Input records -
>>>
`src/rtl/reg_load_pkg.sv`:
```
// Shared types and helpers for the register-load scheduler: FSM encoding,
// default widths and a one-hot decoder.
package reg_load_pkg;

    localparam int DW_DEF = 16;
    localparam int AW_DEF = 3;

    typedef enum logic {
        ARB  = 1'b0,
        LOAD = 1'b1
    } state_t;

    // Indices of 16 or more decode to all zeros, so oversized addresses select nothing.
    function automatic logic [15:0] onehot16(input logic [4:0] sel);
        logic [15:0] v;
        v = '0;
        if (sel < 5'd16) begin
            v[sel[3:0]] = 1'b1;
        end
        return v;
    endfunction

endpackage

```
`src/rtl/rr_arbiter.sv`:
```
// Combinational round-robin pick: first asserted request at or after ptr,
// wrapping modulo NREQ.
module rr_arbiter #(
    parameter int NREQ = 4,
    parameter int IW   = 2
) (
    input  logic [NREQ-1:0] req,
    input  logic [IW-1:0]   ptr,
    output logic [IW-1:0]   idx,
    output logic            valid
);

    logic [IW-1:0] cand;

    // Scan from the far end so that the nearest candidate to ptr is written last.
    always_comb begin
        idx   = '0;
        valid = 1'b0;
        cand  = '0;
        for (int k = NREQ - 1; k >= 0; k--) begin
            cand = IW'((int'(ptr) + k) % NREQ);
            if (req[cand]) begin
                idx   = cand;
                valid = 1'b1;
            end
        end
    end

endmodule

```
`src/rtl/reg_load_scheduler.sv`:
```
// Round-robin scheduler sharing one register bank between NREQ requesters.
// Optional write protection is enabled by defining RLS_PROTECT_EN.
module reg_load_scheduler
    import reg_load_pkg::*;
#(
    parameter int NREQ = 4,
    parameter int NREG = 8,
    parameter int DW   = DW_DEF,
    parameter int AW   = AW_DEF
) (
    input  logic                 clock,
    input  logic                 reset,
`ifdef RLS_PROTECT_EN
    input  logic [NREG-1:0]      protect,
    output logic                 err,
`endif
    input  logic [NREQ-1:0]      req,
    input  logic [NREQ*AW-1:0]   req_addr,
    input  logic [NREQ*DW-1:0]   req_data,
    output logic [NREQ-1:0]      gnt,
    output logic [NREG-1:0]      load_en,
    output logic [DW-1:0]        load_data,
    output logic                 busy
);

    localparam int IW = (NREQ > 1) ? $clog2(NREQ) : 1;

    state_t        state;
    logic [IW-1:0] ptr;
    logic [IW-1:0] arb_idx;
    logic          arb_vld;

    logic [IW-1:0] idx_p0;
    logic [AW-1:0] addr_p0;
    logic [DW-1:0] data_p0;

    rr_arbiter #(
        .NREQ (NREQ),
        .IW   (IW)
    ) u_arb (
        .req   (req),
        .ptr   (ptr),
        .idx   (arb_idx),
        .valid (arb_vld)
    );

    // ARB -> LOAD capture; request data is held in unreset registers.
    always_ff @(posedge clock) begin
        if (reset) begin
            state <= ARB;
            ptr   <= '0;
        end else begin
            case (state)
                ARB: begin
                    if (arb_vld) begin
                        state   <= LOAD;
                        idx_p0  <= arb_idx;
                        addr_p0 <= req_addr[int'(arb_idx)*AW +: AW];
                        data_p0 <= req_data[int'(arb_idx)*DW +: DW];
                    end
                end
                default: begin
                    state <= ARB;
                    ptr   <= IW'((int'(idx_p0) + 1) % NREQ);
                end
            endcase
        end
    end

    // LOAD outputs: reset masks them in the same cycle so an interrupted write never lands.
    logic [15:0] gnt_dec;
    logic [15:0] en_dec;
    logic        active;
    logic        blocked;
    logic        wr_ok;
    logic        unused_dec;

    assign gnt_dec    = onehot16(5'(idx_p0));
    assign en_dec     = onehot16(5'(addr_p0));
    assign unused_dec = ^{gnt_dec, en_dec};
    assign active     = (state == LOAD) && !reset;

`ifdef RLS_PROTECT_EN
    assign blocked = |(en_dec[NREG-1:0] & protect);
    assign err     = active && blocked;
`else
    assign blocked = 1'b0;
`endif

    assign wr_ok     = active && !blocked;
    assign gnt       = active ? gnt_dec[NREQ-1:0] : '0;
    assign load_en   = wr_ok ? en_dec[NREG-1:0] : '0;
    assign load_data = (|load_en) ? data_p0 : '0;
    assign busy      = active;

endmodule

```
<<<
Exercise aim -
Show me all lines in the records that contain "parameter".

Answer for this exercise -
    parameter int NREQ = 4,
    parameter int IW   = 2
    parameter int NREQ = 4,
    parameter int NREG = 8,
    parameter int DW   = DW_DEF,
    parameter int AW   = AW_DEF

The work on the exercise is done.